The fabrication methods for high performance pervaporation (PV) desalination membranes were complicated and difficult to be scaled-up. To address this issue, we developed a composite membrane using a porous polysulfone (PSF) membrane that was prepared by a conventional non-solvent induced phase inversion (NIPS) technology. The key was to design the PSF structure with a skinless, macro-void free and bi-continuous cross-sectional morphology for achieving an ultra-low transport resistance. This was done by incorporating non-solvent additives of polyvinylpyrrolidone (PVP) and propionic acid (PA) into the PSF polymer dope and regulating the temperature of the water coagulant. As a result, the PSF based PV composite membrane exhibited a high-water flux of 124.8 ± 3.2 kg/(m²·h) and a salt rejection of 99.9% when separating a 3.5 wt% NaCl solution at 70 °C. Moreover, a water flux of 71.3 ± 1.8 kg/(m²·h) was achieved for treating a high concentrated NaCl solution of 20 wt%. To our best knowledge, these PV membrane desalination performances overshadowed all reported PV composite membranes using substrates fabricated by the NIPs method. Most importantly, the easy-to-scale-up membrane fabrication method, as well as the excellent PV desalination performance, indicated a great potential for industrial applications.

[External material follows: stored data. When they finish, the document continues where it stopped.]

File: src/verilog/bcdp_defs.vh
// Register map, field layout, reset values and timing constants of the bus clock and PLL block.
`ifndef BCDP_DEFS_VH
`define BCDP_DEFS_VH
`define BCDP_ADDR_W 8
`define BCDP_DATA_W 32
`define BCDP_OFS_SCM_CTRL 8'h00
`define BCDP_OFS_SCM_STAT 8'h04
`define BCDP_OFS_BASE_PSC 8'h08
`define BCDP_OFS_PB0_PSC 8'h0c
`define BCDP_OFS_PB1_PSC 8'h10
`define BCDP_OFS_PB2_PSC 8'h14
`define BCDP_OFS_TRC_PSC 8'h18
`define BCDP_OFS_PLL_WAIT 8'h1c
`define BCDP_OFS_PLL_CONTROL_FIRST 8'h20
`define BCDP_OFS_PLL_CONTROL_SECOND 8'h24
// Control register fields.
`define BCDP_SEL_HI 7
`define BCDP_SEL_LO 5
`define BCDP_PLL_OSCILLATION_ENABLE_BIT 4
// Status register fields.
`define BCDP_STABLE_BIT 0
// Wait setup fields: wait code and PLL input select.
`define BCDP_WAIT_HI 3
`define BCDP_WAIT_LO 0
`define BCDP_PINC_BIT 4
// PLL control fields: input divider and output divider in the first, multiplier in the second.
`define BCDP_K_HI 7
`define BCDP_K_LO 4
`define BCDP_M_HI 3
`define BCDP_M_LO 0
`define BCDP_N_HI 5
`define BCDP_N_LO 0
// Master clock select codes.
`define BCDP_SEL_FRC 3'h0
`define BCDP_SEL_MAIN 3'h1
`define BCDP_SEL_PLL 3'h2
// Reset values.
`define BCDP_RST_PSC 4'h0
`define BCDP_RST_SEL 3'h0
`define BCDP_RST_WAIT 4'h0
`define BCDP_RST_K 4'h0
`define BCDP_RST_M 4'h0
`define BCDP_RST_N 6'h00
// The PLL wait lasts (code + 1) shifted left by this many fast RC ticks.
`define BCDP_WAIT_SHIFT 8
`define BCDP_WAIT_W 13
`define BCDP_PER_W 16
`endif

File: src/verilog/bcdp_divider.v
// Programmable tick divider: passes one tick out of every ratio plus one ticks in.
`timescale 1ns/1ps
`default_nettype none
module bcdp_divider (
   input wire ref_clk_i,
   input wire rst_n_i,
   input wire tick_i,
   input wire [3:0] ratio_i,
   output reg tick_o
);
   reg [3:0] count_r;

   always @(posedge ref_clk_i) begin
      if (!rst_n_i) begin
         count_r <= 4'h0;
         tick_o <= 1'b0;
      end else begin
         tick_o <= 1'b0;
         if (tick_i) begin
            // A ratio lowered below the running count ends the period at once.
            if (count_r >= ratio_i) begin
               count_r <= 4'h0;
               tick_o <= 1'b1;
            end else begin
               count_r <= count_r + 4'h1;
            end
         end
      end
   end
endmodule // bcdp_divider
`default_nettype wire

File: src/verilog/bcdp_clock_ctrl.v
// Bus clock prescalers and main PLL control, with clocks modelled as one-cycle enable ticks.
`timescale 1ns/1ps
`default_nettype none
`include "bcdp_defs.vh"
module bcdp_clock_ctrl (
   input wire ref_clk_i,
   input wire rst_n_i,
   input wire sw_rst_i,
   input wire main_osc_clk_i,
   input wire fast_rc_clk_i,
   input wire [`BCDP_ADDR_W-1:0] addr_i,
   input wire [`BCDP_DATA_W-1:0] wr_data_i,
   input wire wr_en_i,
   input wire rd_en_i,
   output reg [`BCDP_DATA_W-1:0] rd_data_o,
   output reg master_clk_en_o,
   output wire base_clk_en_o,
   output wire periph_bus0_en_o,
   output wire periph_bus1_en_o,
   output wire periph_bus2_en_o,
   output wire trace_clk_en_o,
   output wire divided_pll_input_o,
   output reg pll_oscillator_output_o,
   output wire main_pll_clock_o,
   output reg pll_stable_o
);
   // Soft state clears on both resets; prescalers only on the full reset.
   wire ctl_rst_n = rst_n_i & ~sw_rst_i;

   reg [2:0] main_sync_r;
   reg [2:0] frc_sync_r;
   reg [3:0] base_psc_r;
   reg [3:0] slv_psc_r [0:3];
   reg [2:0] req_sel_r;
   reg [2:0] act_sel_r;
   reg pll_en_r;
   reg [3:0] wait_code_r;
   reg pll_src_r;
   reg [3:0] k_r;
   reg [3:0] m_r;
   reg [5:0] n_r;
   reg [`BCDP_WAIT_W-1:0] wait_cnt_r;
   reg [`BCDP_PER_W-1:0] per_cnt_r;
   reg [`BCDP_PER_W-1:0] period_r;
   reg [`BCDP_PER_W-1:0] acc_r;
   reg [`BCDP_DATA_W-1:0] rd_nxt;
   wire [3:0] slv_tick;

   // Only the second and third flops feed the edge detect; the first is metastability guard.
   wire main_tick = main_sync_r[1] & ~main_sync_r[2];
   wire frc_tick = frc_sync_r[1] & ~frc_sync_r[2];

   function sel_hit;
      input [`BCDP_ADDR_W-1:0] a;
      input [`BCDP_ADDR_W-1:0] ofs;
      begin
         sel_hit = (a == ofs);
      end
   endfunction

   always @(posedge ref_clk_i) begin
      if (!rst_n_i) begin
         main_sync_r <= 3'h0;
         frc_sync_r <= 3'h0;
      end else begin
         main_sync_r <= {main_sync_r[1:0], main_osc_clk_i};
         frc_sync_r <= {frc_sync_r[1:0], fast_rc_clk_i};
      end
   end

   // Prescaler registers survive a software reset.
   integer i;
   always @(posedge ref_clk_i) begin
      if (!rst_n_i) begin
         base_psc_r <= `BCDP_RST_PSC;
         for (i = 0; i < 4; i = i + 1) begin
            slv_psc_r[i] <= `BCDP_RST_PSC;
         end
      end else if (wr_en_i) begin
         // No sw_rst_i term here, so the ratios are kept.
         if (sel_hit(addr_i, `BCDP_OFS_BASE_PSC)) begin
            base_psc_r <= wr_data_i[3:0];
         end
         if (sel_hit(addr_i, `BCDP_OFS_PB0_PSC)) begin
            slv_psc_r[0] <= {1'b0, wr_data_i[2:0]};
         end
         if (sel_hit(addr_i, `BCDP_OFS_PB1_PSC)) begin
            slv_psc_r[1] <= {1'b0, wr_data_i[2:0]};
         end
         if (sel_hit(addr_i, `BCDP_OFS_PB2_PSC)) begin
            slv_psc_r[2] <= {1'b0, wr_data_i[2:0]};
         end
         if (sel_hit(addr_i, `BCDP_OFS_TRC_PSC)) begin
            slv_psc_r[3] <= {1'b0, wr_data_i[2:0]};
         end
      end
   end

   // Mode control, PLL setup and PLL control registers.
   always @(posedge ref_clk_i) begin
      if (!ctl_rst_n) begin
         req_sel_r <= `BCDP_RST_SEL;
         pll_en_r <= 1'b0;
         wait_code_r <= `BCDP_RST_WAIT;
         pll_src_r <= 1'b0;
         k_r <= `BCDP_RST_K;
         m_r <= `BCDP_RST_M;
         n_r <= `BCDP_RST_N;
      end else if (wr_en_i) begin
         if (sel_hit(addr_i, `BCDP_OFS_SCM_CTRL)) begin
            req_sel_r <= wr_data_i[`BCDP_SEL_HI:`BCDP_SEL_LO];
            pll_en_r <= wr_data_i[`BCDP_PLL_OSCILLATION_ENABLE_BIT];
         end
         if (sel_hit(addr_i, `BCDP_OFS_PLL_WAIT)) begin
            wait_code_r <= wr_data_i[`BCDP_WAIT_HI:`BCDP_WAIT_LO];
            pll_src_r <= wr_data_i[`BCDP_PINC_BIT];
         end
         if (sel_hit(addr_i, `BCDP_OFS_PLL_CONTROL_FIRST)) begin
            k_r <= wr_data_i[`BCDP_K_HI:`BCDP_K_LO];
            m_r <= wr_data_i[`BCDP_M_HI:`BCDP_M_LO];
         end
         if (sel_hit(addr_i, `BCDP_OFS_PLL_CONTROL_SECOND)) begin
            n_r <= wr_data_i[`BCDP_N_HI:`BCDP_N_LO];
         end
      end
   end

   // Stabilization wait, counted on fast RC ticks only; the PLL lock itself is never seen.
   wire [`BCDP_WAIT_W-1:0] wait_target =
      {({1'b0, wait_code_r} + 5'h01), {`BCDP_WAIT_SHIFT{1'b0}}};
   always @(posedge ref_clk_i) begin
      if (!ctl_rst_n || !pll_en_r) begin
         wait_cnt_r <= {`BCDP_WAIT_W{1'b0}};
         pll_stable_o <= 1'b0;
      end else if (!pll_stable_o && frc_tick) begin
         if (wait_cnt_r + 13'h0001 >= wait_target) begin
            pll_stable_o <= 1'b1;
         end
         wait_cnt_r <= wait_cnt_r + 13'h0001;
      end
   end

   // Input divider K on the selected source, gated by the oscillation enable.
   wire pll_src_tick = pll_src_r ? frc_tick : main_tick;
   bcdp_divider u_k_div (
      .ref_clk_i(ref_clk_i),
      .rst_n_i(ctl_rst_n),
      .tick_i(pll_src_tick & pll_en_r),
      .ratio_i(k_r),
      .tick_o(divided_pll_input_o)
   );

   // The multiplier measures the divided input period in reference cycles and spreads
   // (M+1)*(N+1) ticks over each period with an accumulator. It cannot exceed one tick per
   // reference cycle, so output rates near the reference rate saturate.
   wire [4:0] m_val = {1'b0, m_r} + 5'h01;
   wire [6:0] n_val = {1'b0, n_r} + 7'h01;
   wire [11:0] step = {7'h00, m_val} * {5'h00, n_val};
   wire [`BCDP_PER_W:0] acc_sum = {1'b0, acc_r} + {5'h00, step};
   wire acc_wrap = acc_sum >= {1'b0, period_r};

   always @(posedge ref_clk_i) begin
      if (!ctl_rst_n || !pll_en_r) begin
         per_cnt_r <= {`BCDP_PER_W{1'b0}};
         period_r <= {`BCDP_PER_W{1'b0}};
         acc_r <= {`BCDP_PER_W{1'b0}};
         pll_oscillator_output_o <= 1'b0;
      end else begin
         if (divided_pll_input_o) begin
            per_cnt_r <= {`BCDP_PER_W{1'b0}};
            period_r <= per_cnt_r + 16'h0001;
         end else if (per_cnt_r != {`BCDP_PER_W{1'b1}}) begin
            per_cnt_r <= per_cnt_r + 16'h0001;
         end
         pll_oscillator_output_o <= 1'b0;
         if (period_r != {`BCDP_PER_W{1'b0}}) begin
            if (acc_wrap) begin
               pll_oscillator_output_o <= 1'b1;
               acc_r <= acc_sum[`BCDP_PER_W-1:0] - period_r;
            end else begin
               acc_r <= acc_sum[`BCDP_PER_W-1:0];
            end
         end
      end
   end

   bcdp_divider u_m_div (
      .ref_clk_i(ref_clk_i),
      .rst_n_i(ctl_rst_n),
      .tick_i(pll_oscillator_output_o),
      .ratio_i(m_r),
      .tick_o(main_pll_clock_o)
   );

   // Master clock switch. The PLL code takes effect only once the PLL is stable, and
   // losing stability falls back to the fast RC clock so the bus clocks keep running.
   always @(posedge ref_clk_i) begin
      if (!ctl_rst_n) begin
         act_sel_r <= `BCDP_RST_SEL;
      end else if (act_sel_r == `BCDP_SEL_PLL && !pll_stable_o) begin
         act_sel_r <= `BCDP_SEL_FRC;
      end else if (req_sel_r == `BCDP_SEL_PLL) begin
         if (pll_stable_o) begin
            act_sel_r <= `BCDP_SEL_PLL;
         end
      end else if (req_sel_r == `BCDP_SEL_FRC || req_sel_r == `BCDP_SEL_MAIN) begin
         act_sel_r <= req_sel_r;
      end
   end

   always @(posedge ref_clk_i) begin
      if (!rst_n_i) begin
         master_clk_en_o <= 1'b0;
      end else begin
         case (act_sel_r)
            `BCDP_SEL_MAIN: master_clk_en_o <= main_tick;
            `BCDP_SEL_PLL: master_clk_en_o <= main_pll_clock_o;
            default: master_clk_en_o <= frc_tick;
         endcase
      end
   end

   // Prescalers follow the new ratio from the next tick; the block does not guard against
   // a fast master clock with slow ratios unprogrammed, which software must avoid.
   bcdp_divider u_base_div (
      .ref_clk_i(ref_clk_i),
      .rst_n_i(rst_n_i),
      .tick_i(master_clk_en_o),
      .ratio_i(base_psc_r),
      .tick_o(base_clk_en_o)
   );

   genvar g;
   generate
      for (g = 0; g < 4; g = g + 1) begin : g_slv
         bcdp_divider u_div (
            .ref_clk_i(ref_clk_i),
            .rst_n_i(rst_n_i),
            .tick_i(base_clk_en_o),
            .ratio_i(slv_psc_r[g]),
            .tick_o(slv_tick[g])
         );
      end
   endgenerate

   assign periph_bus0_en_o = slv_tick[0];
   assign periph_bus1_en_o = slv_tick[1];
   assign periph_bus2_en_o = slv_tick[2];
   assign trace_clk_en_o = slv_tick[3];

   // Read data; unmapped addresses and idle cycles read as zero.
   always @* begin
      rd_nxt = {`BCDP_DATA_W{1'b0}};
      if (sel_hit(addr_i, `BCDP_OFS_SCM_CTRL)) begin
         rd_nxt[`BCDP_SEL_HI:`BCDP_SEL_LO] = req_sel_r;
         rd_nxt[`BCDP_PLL_OSCILLATION_ENABLE_BIT] = pll_en_r;
      end
      if (sel_hit(addr_i, `BCDP_OFS_SCM_STAT)) begin
         rd_nxt[`BCDP_SEL_HI:`BCDP_SEL_LO] = act_sel_r;
         rd_nxt[`BCDP_STABLE_BIT] = pll_stable_o;
      end
      if (sel_hit(addr_i, `BCDP_OFS_BASE_PSC)) begin
         rd_nxt[3:0] = base_psc_r;
      end
      if (sel_hit(addr_i, `BCDP_OFS_PB0_PSC)) begin
         rd_nxt[2:0] = slv_psc_r[0][2:0];
      end
      if (sel_hit(addr_i, `BCDP_OFS_PB1_PSC)) begin
         rd_nxt[2:0] = slv_psc_r[1][2:0];
      end
      if (sel_hit(addr_i, `BCDP_OFS_PB2_PSC)) begin
         rd_nxt[2:0] = slv_psc_r[2][2:0];
      end
      if (sel_hit(addr_i, `BCDP_OFS_TRC_PSC)) begin
         rd_nxt[2:0] = slv_psc_r[3][2:0];
      end
      if (sel_hit(addr_i, `BCDP_OFS_PLL_WAIT)) begin
         rd_nxt[`BCDP_WAIT_HI:`BCDP_WAIT_LO] = wait_code_r;
         rd_nxt[`BCDP_PINC_BIT] = pll_src_r;
      end
      if (sel_hit(addr_i, `BCDP_OFS_PLL_CONTROL_FIRST)) begin
         rd_nxt[`BCDP_K_HI:`BCDP_K_LO] = k_r;
         rd_nxt[`BCDP_M_HI:`BCDP_M_LO] = m_r;
      end
      if (sel_hit(addr_i, `BCDP_OFS_PLL_CONTROL_SECOND)) begin
         rd_nxt[`BCDP_N_HI:`BCDP_N_LO] = n_r;
      end
   end

   always @(posedge ref_clk_i) begin
      if (!rst_n_i) begin
         rd_data_o <= {`BCDP_DATA_W{1'b0}};
      end else if (rd_en_i) begin
         rd_data_o <= rd_nxt;
      end else begin
         rd_data_o <= {`BCDP_DATA_W{1'b0}};
      end
   end
endmodule // bcdp_clock_ctrl
`default_nettype wire

File: config.mk
export PLATFORM = sky130hd
export DESIGN_NAME = bcdp_clock_ctrl
export DESIGN_NICKNAME = d
export VERILOG_FILES = /design/src/verilog/bcdp_divider.v /design/src/verilog/bcdp_clock_ctrl.v
export VERILOG_INCLUDE_DIRS = /design/src /design/src/verilog
export SDC_FILE = /design/constraint.sdc
export NUM_CORES = 1
export LEC_CHECK = 0
export BUFFER_PORTS_ARGS = -buffer_cell sky130_fd_sc_hd__clkbuf_2
export CORE_MARGIN = 1.5
export CORE_UTILIZATION = 40
export DETAILED_ROUTE_END_ITERATION = 12
export HOLD_SLACK_MARGIN = 0.06
export PLACE_DENSITY_LB_ADDON = 0.25
export SETUP_SLACK_MARGIN = 0.05
export SLEW_MARGIN = 20
export SYNTH_ARGS = -nofsm -noshare
export SYNTH_HDL_FRONTEND = slang
export SYNTH_SLANG_ARGS = --single-unit
File: constraint.sdc
create_clock -name ref_clk_i -period 15.65 [get_ports ref_clk_i]
set_clock_uncertainty 0.05 [all_clocks]
set_input_delay 3.13 -clock ref_clk_i [delete_from_list [all_inputs] [get_ports ref_clk_i]]
set_output_delay 3.13 -clock ref_clk_i [all_outputs]
set_load 0.005 [all_outputs]
Yosys cells after proc, flatten, opt, wreduce, memory -nomap -nowiden
Memories as Yosys holds them, arrays and structs flattened.
Index checks and enable logic that the tools add are counted.
{"block": "word_totals", "reg_bits": 167, "mem_bits_rw": 12, "in_bits": 47, "output_inout_bits": 42, "elab_cells": 166, "memories": 1}
{"block": "classes", "addsub": 14, "n_mul": 1, "magnitude_cmp": 9, "n_eq_ne": 15, "mux": 53, "bitwise_logic": 13, "reduce_logical": 26}
{"name": "slv_psc_r", "depth": 4, "width": 3, "read_ports": 4, "rd_ports_with_merged_regs": 0, "write_ports": 4, "line": "bcdp_clock_ctrl.v:33", "text": "reg [3:0] slv_psc_r [0:3];"}
{"cell": "$mux W3", "count": 12}
{"cell": "$mux W4", "count": 9}
{"cell": "$eq A8 B5 Y1 const B", "count": 4}
{"cell": "$add A4 B1 Y4 const B", "count": 7}
{"cell": "$ge A4 B4 Y1", "count": 7}
{"cell": "$mux W1", "count": 27}
{"cell": "$reduce_and A2 Y1", "count": 12}
{"cell": "$add A16 B12 Y17", "count": 1}
{"cell": "$ge A17 B16 Y1", "count": 1}
{"cell": "$add A16 B1 Y16 const B", "count": 1}
{"cell": "$eq A8 B4 Y1 const B", "count": 2}
{"cell": "$eq A8 B6 Y1 const B", "count": 2}
{"cell": "$mux W16", "count": 1}
{"cell": "$ne A16 B16 Y1 const B", "count": 1}
{"cell": "$reduce_bool A16 Y1", "count": 1}
{"cell": "$sub A16 B16 Y16", "count": 1}
{"cell": "$add A13 B1 Y13 const B", "count": 1}
{"cell": "$ge A13 B13 Y1", "count": 1}
{"cell": "$mul A5 B7 Y12", "count": 1}
{"cell": "$add A4 B1 Y5 const B", "count": 2}
{"cell": "$eq A8 B3 Y1 const B", "count": 1}
{"cell": "$logic_not A8 Y1", "count": 1}
{"cell": "$mux W8", "count": 1}
{"cell": "$add A6 B1 Y7 const B", "count": 1}
{"cell": "15 further kinds", "count": 33}

Longest topological paths before layout
Gate-level depths: netlist of the first run.
{"block": "depth", "ltp_word": 10, "mapped_depth": 28, "ltp_nobuf": 24}

By module
A second synthesis of the first run with hierarchy kept.
{"block": "unflattened", "hier_cells": 1199, "hier_area_um2": 10261.1}
{"mod": "bcdp_clock_ctrl", "instances": 1, "cells_per_inst": 940, "area_per_inst_um2": 7852.5, "seq_area_each_um2": 2522.4}
{"mod": "bcdp_divider", "instances": 7, "cells_per_inst": 37, "area_per_inst_um2": 344.1, "seq_area_each_um2": 100.1}

Worst setup path before layout of the first run
Ideal clock, no wire load.
{"block": "synth_path", "path_type": "register -> register", "startpoint": "reg m_r[0]", "endpoint": "reg acc_r[13]", "setup_ns": 0.074, "t_arrival_ns": 5.910, "required_time_ns": 15.526, "slack_ns": 9.615, "stages_incl_launch_ff": 27, "n_path_buf": 4, "synth_period_minus_slack_ns": 6.035, "path_cell_list": "dfxtp_1 -> clkbuf_1 -> nand3_1 -> xnor2_1 -> nor2_1 -> fa_1 -> fa_1 -> inv_1 -> fa_1 -> inv_1 -> ha_1 -> a21oi_1 -> o21ai_0 -> a21o_1 -> a21oi_1 -> xnor2_1 -> ha_1 -> buf_4 -> and4_4 -> nand4_1 -> or4_1 -> o211ai_2 -> or2_1 -> buf_6 -> buf_6 -> nand3_1 -> a31oi_1"}
{"block": "synth_between", "elab_chain_cells": 5, "elab_cells_between_ends": 6, "classes_between": "add/sub (3); mul (1); order compare (1); mux (1)"}
{"item": "start, declared", "line": "bcdp_clock_ctrl.v:40", "text": "reg [3:0] m_r;"}
{"item": "start signal, assigned", "line": "bcdp_clock_ctrl.v:107", "text": "m_r <= `BCDP_RST_M;"}
{"item": "start signal, assigned", "line": "bcdp_clock_ctrl.v:120", "text": "m_r <= wr_data_i[`BCDP_M_HI:`BCDP_M_LO];"}
{"item": "$add A4 B1 Y5 (*)", "line": "bcdp_clock_ctrl.v:156", "text": "wire [4:0] m_val = {1'b0, m_r} + 5'h01;"}
{"item": "$mul A5 B7 Y12 (*)", "line": "bcdp_clock_ctrl.v:158", "text": "wire [11:0] step = {7'h00, m_val} * {5'h00, n_val};"}
{"item": "$add A16 B12 Y17 (*)", "line": "bcdp_clock_ctrl.v:159", "text": "wire [`BCDP_PER_W:0] acc_sum = {1'b0, acc_r} + {5'h00, step};"}
{"item": "$sub A16 B16 Y16 or $ge A17 B16 Y1 (tied branches)", "line": "bcdp_clock_ctrl.v:179, bcdp_clock_ctrl.v:160"}
{"item": "$mux W16 (*)", "line": "bcdp_clock_ctrl.v:177", "text": "if (acc_wrap) begin"}
{"item": "end signal, assigned", "line": "bcdp_clock_ctrl.v:166", "text": "acc_r <= {`BCDP_PER_W{1'b0}};"}
{"item": "end signal, assigned", "line": "bcdp_clock_ctrl.v:179", "text": "acc_r <= acc_sum[`BCDP_PER_W-1:0] - period_r;"}
{"item": "end signal, assigned", "line": "bcdp_clock_ctrl.v:181", "text": "acc_r <= acc_sum[`BCDP_PER_W-1:0];"}
{"item": "end, declared", "line": "bcdp_clock_ctrl.v:45", "text": "reg [`BCDP_PER_W-1:0] acc_r;"}
Mark *: on every way between the ends. The rest lies on a longest branch, timed or not.
A chain may end at the register's enable or synchronous reset.

Worst setup path in the final report of the first run
{"block": "layout_path", "startpoint": "reg m_r[0]", "endpoint": "reg acc_r[3]"}
Same word-level chain as after synthesis.

==> summary.md, run 1 <==
| Metric | Value |
|---|---|
| Top cells by count, synth | `dfxtp_1 (143), nor2_1 (142), nand2_1 (97)` |
| Placer congestion estimate | `0.850` |
| CTS root buffer | `clkbuf_16` |
| Port bufs | `40` |
| Asr flop ratio synth | `0%` |
| Final instance area | `0.0106 mm2` |
| Endpoints failing hold | `0` |
| Fillers | `2364` |
| Maxcap violations | `0` |
| Die Height | `159 um` |
| Setup_tns | `0 ns` |
| Post-placement cell area | `0.0101 mm2` |
| Place WS | `8.34 ns` |
| Die width | `159 um` |
| Worst path cell trace | `nand3_1 -> xnor2_1 -> nor2_1 -> fa_1 -> fa_1 -> inv_1 -> fa_1 -> inv_1 -> ha_1 -> a21oi_1 -> o21ai_0 -> a21o_1 -> a21oi_1 -> xnor2_1 -> ha_1 -> and4_4 -> nand4_1 -> or4_1 -> o211ai_2 -> or2_1 -> mux2i_1 -> a21oi_1` |
| Clk_lat worst skew | `0.44 ns` |
| Share of cells above drive strength 1 | `7.62%` |
| Total number of H-tree levels | `4` |
| WP data arrival | `7.62 ns` |
| Syn. warnings | `0` |
| CP max stage delay | `0.65 ns` |
| Crit path time final | `7.38 ns` |
| Die Footprint | `0.0252 mm2` |
| Sink Count | `155` |
| Clk pin slew, worst setup/hold paths | `0.07 ns` |
| DRC Markers | `0` |
| Yosys top cell by area | `dfxtp_1` |
| Worst vdd ir | `0.0516 mV` |
| Post-synth EDFFs | `12` |
| Mean Syn Cell Area | `8.36 um2` |
| CP Class | `reg2reg` |
| Setup ws final | `8.27 ns` |
| Antenna-violating nets left | `0` |
| Global-route wire length before repair | `35600 um` |
| # IOs | `89` |
| DR pass1 iterations | `5` |
| Cell variety after synth | `60` |
| Synth top area share | `29.5%` |
| Inserted Clock Buffers | `17` |
| Layout area overhead | `9.75%` |
| Worst path top cell family by delay | `adder cells` |
| CTS tree | `yes` |
| Main synth FF type | `dfxtp_1` |
| Final wirelength | `21500 um` |
| Slew @ Worst Pin | `1.02 ns` |
| Most frequent cell after synthesis | `dfxtp_1` |
| Crit Path Max Fanout | `16` |
| Post-route clock period utilization | `47.1%` |
| Final setup viols | `0` |
| Routed len/inst | `14.2 um` |
| Hold WC Path Type | `reg2reg` |
| RSZ-0062 raised after global routing | `no` |
| Max Slew Vio Count | `0` |
| Initial antenna violation count | `0` |
| Initial Util | `41.0%` |
| Peak Freq | `0.136 GHz` |
| HPWL after DPL | `15700 um` |
| Rel. slew slack | `32.3%` |
| Register area share after synthesis | `33.3%` |
| Total power divided by cell area | `78.9 mW/mm2` |
| CP Capture Type | `flop` |
| Grt total ovfl | `0` |
| Seq cells post-synth | `155` |
| Synth top area cells | `dfxtp_1 (30%), ha_1 (10%), nor2_1 (5.5%)` |
| Via density | `5.14` |
| GRT Total Usage | `17.9%` |
| Iter 0 DRT Violations | `665` |
| Largest net degree at the start of global routing | `35` |
| NumNets Final | `1335` |
| DR vias | `7789` |
| Core Region | `0.0236 mm2` |
| WP buf/inv | `2` |
| Post-CTS Setup Repair Bufs | `0` |
| Post-cts resize count | `0` |
| Clock buffer depth | `2` |
| Vias in the first global route | `7122` |
| # hold bufs at CTS | `0` |
| Slowest CP cell | `dfxtp_1` |
| Mapped cell area | `0.00969 mm2` |
| Pleak | `0.00431 uW` |
| Status | `finished clean` |
| # rows | `56` |
| Element type at the critical path start | `flop` |
| WP data required | `15.90 ns` |
| ANT cells | `0` |
| Cells after synthesis | `1159` |
## state kept, by name, summed over array words and instances, names as in the netlist, 6 cells and up
signal               flops
slv_psc_r               12
acc_r                   16
period_r                16
per_cnt_r               16
rd_data_o                8
g_slv.u_div.count_r     16
wait_cnt_r              13
n_r                      6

高性能渗透蒸发（PV）海水淡化膜的制备方法复杂且难以扩大规模。为了解决这个问题，我们开发了一种使用多孔聚砜 (PSF) 膜的复合膜，该膜是通过传统的非溶剂诱导相转化 (NIPS) 技术制备的。关键是设计具有无表皮、无大空隙和双连续横截面形态的 PSF 结构，以实现超低传输阻力。这是通过将聚乙烯吡咯烷酮 (PVP) 和丙酸 (PA) 的非溶剂添加剂加入到 PSF 聚合物涂料中并调节水凝固剂的温度来实现的。结果，基于 PSF 的 PV 复合膜表现出 124.8 ± 3.2 kg/(m ²·h) 在 70 °C 下分离 3.5 wt% 的 NaCl 溶液时，脱盐率为 99.9%。此外，处理 20 wt% 的高浓度 NaCl 溶液的水通量为 71.3 ± 1.8 kg/(m ² ·h)。据我们所知，这些 PV 膜脱盐性能超过了所有报道的使用 NIPs 方法制造的基板的 PV 复合膜。最重要的是，易于放大的膜制造方法以及出色的光伏脱盐性能表明其具有巨大的工业应用潜力。